Even in the late twentieth century, women and men working in the North Pacific Cannery were still assigned to different jobs according to gender, though equal opportunities’ movements sought to put an end to this. Cecily Moore, a First Nations woman who had worked at the cannery, explained that women were mainly fish pullers and washers. Furthermore, as Renisa Mawani explains in Colonial Proximities: Crossracial Encounters and Juridical Truths in British Columbia, 1871–1921, the canneries depended on a large supply of inexpensive labor, which was often filled by Asian immigrants and First Nations people. However, despite the fact that the canneries helped segregate racial groups, canneries also helped bring racialized workers together, as people of all different ethnicities worked together in them. On the whole, as all the information above shows, it becomes clear that there were racialized and gendered structures in the North Pacific Cannery from the 1910s – 1960s just by examining the distribution of jobs to different genders and racial groups.



Works Cited


“Account Books for Arrandale Cannery, vols. 32 – 35,” 1930s – 1940s, Ledgers, in MS 2 Box, North Pacific Cannery Archives, Port Edward, BC.

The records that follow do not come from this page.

===== src/rtl/spi_slave_rx_if.sv =====
// SPI pins plus the byte-side handshake between the SPI receiver and the CSR core.
`timescale 1ns/1ps
interface spi_slave_rx_if #(parameter int DATA_WIDTH = 8);
    logic                  sclk;
    logic                  cs_n;
    logic                  mosi;
    logic                  miso;
    logic                  miso_oe;
    logic [DATA_WIDTH-1:0] data_rx;
    logic                  data_rdy;
    logic [DATA_WIDTH-1:0] data_tx;
    logic                  data_latch;
    logic                  rx_overrun;

    modport slave (
        input  sclk, cs_n, mosi, data_tx, data_latch,
        output miso, miso_oe, data_rx, data_rdy, rx_overrun
    );
    modport master (
        output sclk, cs_n, mosi, data_tx, data_latch,
        input  miso, miso_oe, data_rx, data_rdy, rx_overrun
    );
endinterface


===== src/rtl/spi_slave_rx.sv =====
// SPI mode-0 slave: oversampled deserializer to the CSR byte interface, with MISO return path.
// Optional SPI_LSB_FIRST_EN selects LSB-first shifting on both directions.
`timescale 1ns/1ps
module spi_slave_rx #(
    parameter int DATA_WIDTH = 8,
    parameter int CNT_WIDTH  = 4
) (
    input logic          clk,
    input logic          rst_bar,
    spi_slave_rx_if.slave bus
);
    typedef enum logic [1:0] {IDLE, SHIFT, DONE} state_t;

`ifdef SPI_LSB_FIRST_EN
    localparam int TX_BIT  = 0;
    localparam int TX_NEXT = 1;
`else
    localparam int TX_BIT  = DATA_WIDTH - 1;
    localparam int TX_NEXT = DATA_WIDTH - 2;
`endif

    state_t                state;
    logic [2:0]            sclk_q;
    logic [1:0]            cs_q;
    logic [1:0]            mosi_q;
    logic [CNT_WIDTH-1:0]  cnt;
    logic [DATA_WIDTH-1:0] rx_sr, tx_sr, tx_buf, data_rx_q;
    logic [DATA_WIDTH-1:0] rx_shifted, tx_shifted, tx_load;
    logic                  tx_full, pending, overrun_q;
    logic                  miso_q, miso_oe_q, data_rdy_q;
    logic                  sclk_rise, sclk_fall, selected, tx_take;

    always_ff @(posedge clk or negedge rst_bar) begin
        if (!rst_bar) begin
            sclk_q <= '0;
            cs_q   <= '1;
            mosi_q <= '0;
        end else begin
            sclk_q <= {sclk_q[1:0], bus.sclk};
            cs_q   <= {cs_q[0], bus.cs_n};
            mosi_q <= {mosi_q[0], bus.mosi};
        end
    end

    assign sclk_rise = sclk_q[1] & ~sclk_q[2];
    assign sclk_fall = ~sclk_q[1] & sclk_q[2];
    assign selected  = ~cs_q[1];
    assign tx_load   = tx_full ? tx_buf : '0;
    assign tx_take   = selected && (state == IDLE || state == DONE);

`ifdef SPI_LSB_FIRST_EN
    assign rx_shifted = {mosi_q[1], rx_sr[DATA_WIDTH-1:1]};
    assign tx_shifted = {1'b0, tx_sr[DATA_WIDTH-1:1]};
`else
    assign rx_shifted = {rx_sr[DATA_WIDTH-2:0], mosi_q[1]};
    assign tx_shifted = {tx_sr[DATA_WIDTH-2:0], 1'b0};
`endif

    always_ff @(posedge clk or negedge rst_bar) begin
        if (!rst_bar) begin
            state      <= IDLE;
            cnt        <= '0;
            rx_sr      <= '0;
            tx_sr      <= '0;
            miso_q     <= 1'b0;
            miso_oe_q  <= 1'b0;
            data_rx_q  <= '0;
            data_rdy_q <= 1'b0;
        end else begin
            data_rdy_q <= 1'b0;
            case (state)
                IDLE: begin
                    miso_q    <= 1'b0;
                    miso_oe_q <= 1'b0;
                    if (selected) begin
                        tx_sr     <= tx_load;
                        miso_q    <= tx_load[TX_BIT];
                        miso_oe_q <= 1'b1;
                        cnt       <= '0;
                        state     <= SHIFT;
                    end
                end
                SHIFT: begin
                    if (!selected) begin
                        miso_q    <= 1'b0;
                        miso_oe_q <= 1'b0;
                        state     <= IDLE;
                    end else if (sclk_rise) begin
                        rx_sr <= rx_shifted;
                        cnt   <= cnt + 1'b1;
                        if (cnt == CNT_WIDTH'(DATA_WIDTH - 1))
                            state <= DONE;
                    end else if (sclk_fall && cnt != '0) begin
                        // The fall trailing a byte's last rise (cnt==0) must not
                        // shift away the next byte's first bit loaded in DONE.
                        tx_sr  <= tx_shifted;
                        miso_q <= tx_sr[TX_NEXT];
                    end
                end
                DONE: begin
                    data_rx_q  <= rx_sr;
                    data_rdy_q <= 1'b1;
                    cnt        <= '0;
                    if (selected) begin
                        tx_sr  <= tx_load;
                        miso_q <= tx_load[TX_BIT];
                        state  <= SHIFT;
                    end else begin
                        // Leaving the frame: keep the TX buffer for the next select.
                        miso_q    <= 1'b0;
                        miso_oe_q <= 1'b0;
                        state     <= IDLE;
                    end
                end
                default: state <= IDLE;
            endcase
        end
    end

    always_ff @(posedge clk or negedge rst_bar) begin
        if (!rst_bar) begin
            tx_buf    <= '0;
            tx_full   <= 1'b0;
            pending   <= 1'b0;
            overrun_q <= 1'b0;
        end else begin
            if (bus.data_latch) begin
                tx_buf  <= bus.data_tx;
                tx_full <= 1'b1;
            end else if (tx_take) begin
                tx_full <= 1'b0;
            end
            // pending: last delivered byte carried op bits and no latch has answered it yet
            if (state == DONE) begin
                if (pending && !bus.data_latch)
                    overrun_q <= 1'b1;
                pending <= |rx_sr[DATA_WIDTH-1:DATA_WIDTH-2];
            end else if (bus.data_latch) begin
                pending <= 1'b0;
            end
        end
    end

    assign bus.miso       = miso_q;
    assign bus.miso_oe    = miso_oe_q;
    assign bus.data_rx    = data_rx_q;
    assign bus.data_rdy   = data_rdy_q;
    assign bus.rx_overrun = overrun_q;
endmodule

===== src/flat_wrapper.sv =====
// flat-port wrapper written by rule: the top's interface ports become plain ports
module spi_slave_rx_flat 
#(
    parameter int DATA_WIDTH = 8,
    parameter int CNT_WIDTH  = 4
)
  (clk, rst_bar, bus_sclk, bus_cs_n, bus_mosi, bus_data_tx, bus_data_latch, bus_miso, bus_miso_oe, bus_data_rx, bus_data_rdy, bus_rx_overrun);
  spi_slave_rx_if #(.DATA_WIDTH(DATA_WIDTH)) bus_i ();
  input logic clk;
  input logic rst_bar;
  input wire logic [$bits(bus_i.sclk)-1:0] bus_sclk;
  input wire logic [$bits(bus_i.cs_n)-1:0] bus_cs_n;
  input wire logic [$bits(bus_i.mosi)-1:0] bus_mosi;
  input wire logic [$bits(bus_i.data_tx)-1:0] bus_data_tx;
  input wire logic [$bits(bus_i.data_latch)-1:0] bus_data_latch;
  output wire logic [$bits(bus_i.miso)-1:0] bus_miso;
  output wire logic [$bits(bus_i.miso_oe)-1:0] bus_miso_oe;
  output wire logic [$bits(bus_i.data_rx)-1:0] bus_data_rx;
  output wire logic [$bits(bus_i.data_rdy)-1:0] bus_data_rdy;
  output wire logic [$bits(bus_i.rx_overrun)-1:0] bus_rx_overrun;
  assign bus_i.sclk = bus_sclk;
  assign bus_i.cs_n = bus_cs_n;
  assign bus_i.mosi = bus_mosi;
  assign bus_i.data_tx = bus_data_tx;
  assign bus_i.data_latch = bus_data_latch;
  assign bus_miso = bus_i.miso;
  assign bus_miso_oe = bus_i.miso_oe;
  assign bus_data_rx = bus_i.data_rx;
  assign bus_data_rdy = bus_i.data_rdy;
  assign bus_rx_overrun = bus_i.rx_overrun;
  spi_slave_rx #(.DATA_WIDTH(DATA_WIDTH), .CNT_WIDTH(CNT_WIDTH)) u_core (.clk(clk), .rst_bar(rst_bar), .bus(bus_i));
endmodule

===== config.mk =====
export PLATFORM = sky130hd
export DESIGN_NAME = spi_slave_rx_flat
export DESIGN_NICKNAME = d
export VERILOG_FILES = /design/src/rtl/spi_slave_rx_if.sv /design/src/rtl/spi_slave_rx.sv /design/src/flat_wrapper.sv
export SDC_FILE = /design/constraint.sdc
export NUM_CORES = 1
export LEC_CHECK = 0
export CORE_ASPECT_RATIO = 0.8
export CORE_MARGIN = 10
export CORE_UTILIZATION = 45
export DETAILED_ROUTE_END_ITERATION = 16
export DONT_BUFFER_PORTS = 1
export GPL_ROUTABILITY_DRIVEN = 0
export PLACE_DENSITY = 0.63
export SKIP_CTS_REPAIR_TIMING = 1
export SYNTH_ARGS = -nofsm -noshare
export SYNTH_HDL_FRONTEND = slang
export SYNTH_SLANG_ARGS = --single-unit

===== constraint.sdc =====
create_clock -name clk -period 4.4 [get_ports clk]
set_input_delay 0.44 -clock clk [delete_from_list [all_inputs] [get_ports clk]]
set_output_delay 0.44 -clock clk [all_outputs]
set_load 0.01 [all_outputs]

* Yosys cells after proc, flatten, opt, wreduce, memory -nomap -nowiden
Cells that the tools add are included.
** Word-level totals
- Logic and storage cells :: 86
- Input bits :: 14
- Register bits :: 50
- Output and inout port bits :: 12
** Cells by class
- Bitwise operators :: 5
- Multiplexer cells :: 29
- $add $sub $neg :: 1
- Reductions and logical operators :: 22
- Equal/unequal tests :: 14
** Operators with widths (number)
- 2-to-1 mux 7 bit :: 4
- case mux 7 bit (2 select lines) :: 1
- 2-to-1 mux 1 bit :: 12
- 2-to-1 mux 4 bit :: 3
- case mux 4 bit (3 select lines) :: 1
- inequality test 3 x 1 -> 1 bit (second input constant) :: 3
- AND reduction 3 bit :: 3
- 2-to-1 mux 2 bit :: 4
- 2-to-1 mux 8 bit :: 1
- inequality test 2 bit (second input constant) :: 4
- nonzero test 2 bit :: 4
- inequality test 2 x 1 -> 1 bit (second input constant) :: 3
- case mux 2 bit (3 select lines) :: 1
- OR reduction 2 bit :: 3
- AND reduction 5 bit :: 1
- adder 4 x 1 -> 4 bit (second input constant) :: 1
- equality test 4 x 3 -> 1 bit (second input constant) :: 1
- case mux 1 bit (2 select lines) :: 2
- AND reduction 2 bit :: 2
- AND reduction 4 bit :: 1
- nonzero test 4 bit :: 1
- logical AND 1 bit :: 3
- inequality test 3 x 2 -> 1 bit (second input constant) :: 1
- NOT 1 bit :: 3
- other kinds (7) :: 8

* Logic depth before layout (Yosys ltp)
Gate-level depths: netlist (run 1).
- Depth in word-level cells :: 7
- Mapped depth :: 6
- Gate-level depth less buffers :: 5

* Least setup slack after synthesis (run 1)
Ideal clock, no wire load.
- Path kind :: reg-to-reg
- Start point :: register u_core.cnt[0]
- End point :: register u_core.tx_sr[1]
- Stages on the path, launching flop included :: 6
- Setup slack :: 2653 ps
- Data arrival time :: 1623 ps
- Data required time :: 4275 ps
- Cells stage by stage :: dfrtp_1 inv_1 ha_1 or3b_4 a32oi_4 mux2_2
** Between the ends
- Word-level cells in the longest chain between the ends :: 4
** Ends and longest elaborated chain
- start: declaration :: RTL line spi_slave_rx.sv:26 : logic [CNT_WIDTH-1:0] cnt;
- start signal: assignment :: RTL line spi_slave_rx.sv:90 : cnt <= cnt + 1'b1;
- nonzero test 4 bit :: RTL line spi_slave_rx.sv:93 : end else if (sclk_fall && cnt != '0) begin
- logical AND 1 bit :: RTL line spi_slave_rx.sv:93
- inequality test 2 x 1 -> 1 bit (no source line)
- AND reduction 5 bit (no source line)
- end signal: assignment :: RTL line spi_slave_rx.sv:76 : tx_sr <= tx_load;
- end signal: assignment :: RTL line spi_slave_rx.sv:96 : tx_sr <= tx_shifted;
- end signal: assignment :: RTL line spi_slave_rx.sv:105 : tx_sr <= tx_load;
- end: declaration :: RTL line spi_slave_rx.sv:27 : logic [DATA_WIDTH-1:0] rx_sr, tx_sr, tx_buf, data_rx_q;
Every way passes these cells.
A chain may end at the register's enable or synchronous reset.

* Worst setup path after layout (run 1)
- Start point :: register u_core.state[0]
- End point :: register u_core.tx_sr[5]
** Between the ends
- Word-level cells in the longest chain between the ends :: 4
- Elaborated cells on any way between the ends :: 11
- Classes of those cells :: eq/ne: 6; mux: 1; reduce/logical: 4
** Ends and longest elaborated chain
- start: declaration :: RTL line spi_slave_rx.sv:22 : state_t state;
- start signal: assignment :: RTL line spi_slave_rx.sv:61 : state <= IDLE;
- start signal: assignment :: RTL line spi_slave_rx.sv:80 : state <= SHIFT;
- start signal: assignment :: RTL line spi_slave_rx.sv:87 : state <= IDLE;
- equality test 2 bit / zero test 2 bit (equally long branches) :: RTL line spi_slave_rx.sv:71 : case (state)
- OR reduction 2 bit (no source line)
- inequality test 2 bit (no source line) / nonzero test 2 bit (equally long branches)
- AND reduction 5 bit (no source line)
Parallel ways exist; a longest one is shown, timed or not.

==> results of run 1 <==
-- sequential cells by signal, summed over array words and instances (netlist names) --
signal and flops:
u_core.bus.data_rdy 1, u_core.bus.data_rx 8, u_core.bus.miso 1, u_core.bus.miso_oe 1
u_core.bus.rx_overrun 1, u_core.cnt 4, u_core.cs_q 2, u_core.mosi_q 2
u_core.pending 1, u_core.rx_sr 8, u_core.sclk_q 3, u_core.state 2
u_core.tx_buf 8, u_core.tx_full 1, u_core.tx_sr 7
-- through the flow --
step | hold WS [ns] | setup WS, ns | area [um^2]
CTS | -0.191 | 1.98 | 2330
finish | 0.121 | 2.02 | 2370
global placement | 0.146 | 2.15 | 2230
global route | 0.0998 | 1.80 | 2370
detailed placement | 0.146 | 1.99 | 2230
floorplan | 0.144 | 2.65 | 2180
-- cells by family after synthesis --
logic type | after synthesis | share of synthesized area
mux | 34 | 0.172
compound gates | 31 | 0.107
fa+ha+maj | 6 | 0.0344
simple gates | 26 | 0.0756
buf+inv | 21 | 0.0372
flops | 50 | 0.574
-- final timing paths --
path,from,endpoint
max,u_core.state[0],u_core.tx_sr[5]
min,bus_cs_n,u_core.cs_q[0]
max reg2reg,u_core.state[0],u_core.tx_sr[5]
min reg2reg,u_core.mosi_q[0],u_core.mosi_q[1]
max in group asynchronous,rst_bar,u_core.cs_q[1]
min in group asynchronous,rst_bar,u_core.mosi_q[1]
-- routing by layer --
layer | GRT usage | routed length, um
met4 | 0.0304 | 40
met2 | 0.147 | 1750
met5 | 0 | 0
met1 | 0.121 | 1660
met3 | 0.0465 | 323
-- final cells by class --
cell class | instances | area, um^2
inverter | 13 | 48.8
clock buffer | 6 | 82.6
tap | 60 | 75.1
clock inverter | 2 | 16.3
multi-input combinational | 97 | 856
fill | 394 | 2280
sequential | 50 | 1250
timing repair buffer | 2 | 37.5
-- power breakdown --
part | switching [mW] | internal (mW) | total [mW] | leakage [nW]
clock network | 0.154 | 0.130 | 0.284 | 0.0478
registers | 0.0551 | 0.536 | 0.591 | 0.640
logic | 0.143 | 0.139 | 0.283 | 0.392
-- worst reg2reg max path: stages (launching register included) --
cell and delay, ns:
sky130_fd_sc_hd__dfrtp_1 0.41, sky130_fd_sc_hd__inv_1 0.10, sky130_fd_sc_hd__ha_1 0.71, sky130_fd_sc_hd__o21ai_0 0.29
sky130_fd_sc_hd__a32oi_4 0.37, sky130_fd_sc_hd__mux2_2 0.39
-- cell usage after synthesis, drive strengths merged, types with 4 or more instances --
cell / number
mux2i: 5
ha: 6
o21ai: 10
inv: 13
mux2: 29
o211ai: 5
nand2: 4
clkbuf: 6
nor2: 6
dfrtp: 48
-- cells in the final DEF (no fill, tap or decap), drive strengths merged, types with 4 or more instances in the layout --
cell,instances
dfrtp,48
mux2i,5
clkbuf,6
mux2,29
o21ai,10
o211ai,5
nor2,6
ha,6
inv,14
nand2,4
==> flow_metrics.tcl, run 1 <==
set metrics [dict create \
    synth.largest_area_cell "sky130_fd_sc_hd__dfrtp_1" \
    synth-seq-cells 50 \
    drt-vias-per-instance 5.46 \
    cpLargestDelayFamily "adder cells" \
    numPortBuffers 0 \
    antenna_cells_inserted 0 \
    critPathKind "reg -> reg" \
    holdCritPathClass "in -> reg" \
    postSynthCellCount 168 \
    worst_path_largest_cell_delay_ns 0.71 \
    yosysWarningCount 0 \
    top_level_ports 26 \
    maximum_fanout_along_the_worst_path 23 \
    antenna_found_initial 0 \
    die_footprint_um2 8060 \
    start_util 0.470 \
    cts-root-buf "sky130_fd_sc_hd__clkbuf_8" \
    critical_path_stages 5 \
    grt_start_max_net_pins 51 \
    setup.worst_path.end_class "flip-flop" \
    synth-main-ff-cell "sky130_fd_sc_hd__dfrtp_1" \
    final_nets 189 \
    detailedRoute.firstIterationViolations 63 \
    total_power_consumption_of_the_routed_design_mw 1.16 \
    timing_worst_slew_pin_value_ns 0.989 \
    number_of_enable_type_register_cells_in_the_synthesized_netlist 0 \
    layout-area-overhead-vs-synth_pct 8.48 \
    max-vdd-ir-drop_mv 0.263 \
    core-area_um2 4650 \
    routed_wire_length_per_instance_um 16.4 \
    clock_pin_slew_of_the_registers_on_the_worst_case_setup_and_hold_paths_ns 0.09 \
    ctsLongestPathBuffers 2 \
    final-max-slew-violation-count 0 \
    cts-htree-levels 2 \
    p_leak_nw 1.08 \
    cts_sinks 50 \
    critical-path-slowest-cell "sky130_fd_sc_hd__ha_1" \
    floorplan.die.width_um 97.9 \
    drt.antenna.violating_nets 0 \
    hold_depth 0 \
    num_rows 22 \
    outcome "complete, no violations" \
    post-place-cells 220 \
    final_period_minus_worst_setup_slack_ns 2.38 \
    r2r_setup_slack_ns 2.02 \
    final_core_utilization 0.509 \
    power.density_nw_per_um2 488 \
    mapped_cell_area_um2 2180 \
    postSynth.asyncResetShare 1.00 \
    clock_insertion_delay_worst_skew_ns 0.30 \
    finalHoldViolCount 0 \
    instances_no_fill 230 \
    maxClockFrequency_mhz 420 \
    first_global_vias 1254 \
    via_count 1256 \
    total_of_max_cap_violations 0 \
    setup_viol_count_final 0 \
    unrepaired_setup_endpoints_after_global_routing "false" \
    post_synth_num_cell_types 35 \
    chain_of_cells_forming_the_critical_path "inv_1 -> ha_1 -> o21ai_0 -> a32oi_4 -> mux2_2" \
    average_size_of_a_mapped_cell_um2 13.0 \
    cp_data_required_time_ns 4.59 \
    setup_total_negative_slack_ns 0 \
    drc 0 \
    globalRouteOverflowTotal 0 \
    synth_sequential_area_ratio 0.574 \
    detailed_place_hpwl_um 2710 \
    netlist_top_cells_area "sky130_fd_sc_hd__dfrtp_1, sky130_fd_sc_hd__mux2_2, sky130_fd_sc_hd__ha_1" \
    cp_data_arrival_time_ns 2.57 \
    cp-start-kind "flip-flop" \
    synth_fp_nets 188 \
    cts_tree "built" \
    slew_headroom 0.331 \
    chipHeight_um 82.3 \
    timing.critical_path.buf_inv 1 \
    dr.pass1.iters 4 \
    global_route.usage.total 0.0970 \
    ff2ff_path_depth 5 \
    period_share 0.542 \
    wirelength_um 3770 \
    grt_pass1_wl_um 6280 \
    drive_above_1_share 0.288 \
    tritoncts.num_buffers 5 \
    clock_skew_ns 0.00721 \
    synth_top_area_share 0.550 \
]
No activity file was read; power rests on OpenSTA's default activity.
==> run 2: changes to the inputs <==
- clock period: 4.4 -> 2.4 ns (I/O delays scaled with it)
==> run 2 against run 1 <==
Net effect: non-clock buffer count up 7; first-iteration DRC count up 27%; setup slack worse by 1.5 ns; fmax up 25%; via count up 1.8%; design area up 4.2%; clock skew down 0.0013 ns; largest cell class unchanged.
==> flow_metrics.tcl, run 2 (same netlist as run 1, synthesis figures left out) <==
set metrics [dict create \
    total_of_max_cap_violations 0 \
    first_global_vias 1354 \
    ff2ff_path_depth 6 \
    maximum_fanout_along_the_worst_path 15 \
    cts-htree-levels 2 \
    clock_power_share 0.299 \
    holdCritPathClass "in -> reg" \
    start_util 0.470 \
    final_period_minus_worst_setup_slack_ns 1.90 \
    r2r_setup_slack_ns 0.50 \
    top_level_ports 26 \
    setup.worst_path.end_class "flip-flop" \
    drt-vias-per-instance 5.40 \
    antenna_cells_inserted 0 \
    global_route.usage.met3 0.0423 \
    finalHoldViolCount 0 \
    rr_startpoint "u_core.state[0]" \
    max-vdd-ir-drop_mv 0.532 \
    grtUsageMet2 0.156 \
    worst_path_largest_cell_delay_ns 0.50 \
    commonest_cells_after_routing_fill_and_taps_aside "sky130_fd_sc_hd__dfrtp_1, sky130_fd_sc_hd__mux2_2, sky130_fd_sc_hd__inv_1, sky130_fd_sc_hd__o21ai_0" \
    drive_above_1_share 0.299 \
    numPortBuffers 0 \
    hold_end "u_core.tx_full" \
    drt.antenna.violating_nets 0 \
    power_switching_share 0.279 \
    chain_of_cells_forming_the_critical_path "inv_1 -> ha_1 -> buf_4 -> a211oi_1 -> o22ai_1 -> a22o_2" \
    cp-start-kind "flip-flop" \
    wirelength_um 3930 \
    layout-area-overhead-vs-synth_pct 13.0 \
    hold_depth 1 \
    worst_slack_ns 0.496 \
    sequentialPowerShare 0.468 \
    hold_path.startpoint "bus_data_latch" \
    grt.busiest_layer "met2" \
    clock_insertion_delay_worst_skew_ns 0.30 \
    global_route.usage.total 0.101 \
    tritoncts.num_buffers 5 \
    cts_sinks 50 \
    comb_power_share 0.233 \
    globalRouteOverflowTotal 0 \
    cp_data_required_time_ns 2.60 \
    place_ws_ns 0.521 \
    cts-root-buf "sky130_fd_sc_hd__clkbuf_8" \
    dr.pass1.iters 4 \
    num_rows 22 \
    critPathKind "reg -> reg" \
    grt_pass1_wl_um 6630 \
    core-area_um2 4650 \
    timing_worst_slew_pin_value_ns 0.519 \
    routed_wire_length_per_instance_um 16.6 \
    final_nets 196 \
    clock_pin_slew_of_the_registers_on_the_worst_case_setup_and_hold_paths_ns 0.09 \
    maxClockFrequency_mhz 525 \
    antenna_found_initial 0 \
    via_count 1279 \
    detailedRoute.firstIterationViolations 80 \
    floorplan.die.width_um 97.9 \
    setup_viol_count_final 0 \
    grt_start_max_net_pins 51 \
    clock_skew_ns 0.00595 \
    period_share 0.793 \
    regToRegEndpoint "u_core.cnt[2]" \
    power_report.internal_total_mw 1.67 \
    critical-path-slowest-cell "sky130_fd_sc_hd__a211oi_1" \
    ctsLongestPathBuffers 2 \
    setup_total_negative_slack_ns 0 \
    unrepaired_setup_endpoints_after_global_routing "false" \
    power.density_nw_per_um2 936 \
    p_leak_nw 1.13 \
    p_switching_mw 0.645 \
    global_route.usage.met1 0.124 \
    cts_tree "built" \
    final-max-slew-violation-count 0 \
    drc 0 \
    layout_commonest_cell "sky130_fd_sc_hd__dfrtp_1" \
    outcome "complete, no violations" \
    timing.critical_path.buf_inv 2 \
    detailed_place_hpwl_um 2850 \
    cpLargestDelayFamily "compound AO/OA/AOI/OAI gates" \
    die_footprint_um2 8060 \
    cp_data_arrival_time_ns 2.10 \
    slew_headroom 0.652 \
    chipHeight_um 82.3 \
]
run 2: worst max-delay path by stage:
stage / from / to / depth (start not counted)
after global routing: u_core.state[0] / u_core.cnt[2] / 6
after floorplan: u_core.cnt[0] / u_core.tx_sr[1] / 5
final: u_core.state[0] / u_core.cnt[2] / 6
after detailed placement: u_core.state[0] / u_core.cnt[2] / 6
after CTS: u_core.state[0] / u_core.cnt[2] / 6
after global placement: u_core.state[0] / u_core.tx_sr[3] / 6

“Account Books for Fish House at the North Pacific Cannery, vols. 80 – 84,” 1942 – 1951, Ledgers, in MS 2 Box, North Pacific Cannery Archives, Port Edward, BC.


Mawani, Renisa. Colonial Proximities: Crossracial Encounters and Juridical Truths in British Columbia, 1871–1921. Vancouver: UBC Press, 2009.


Moore, Cecily. Oral testimony. North Pacific Cannery, Port Edward, BC, August 31st, 2017.


North Pacific Cannery fire plan and inspection report, in BC Canneries Fire Plan Book, 1923, Gulf of Georgia Cannery, Richmond, BC.


“North Pacific Cannery Skeena River Account Book, vol. 57,” 1916 – 1919, Ledger, in MS 2 Box, North Pacific Cannery Archives, Port Edward, BC.


North Pacific Cannery Wage Records, 1963 – 1967, in MS 6 Box, North Pacific Cannery Archives, Port Edward, BC.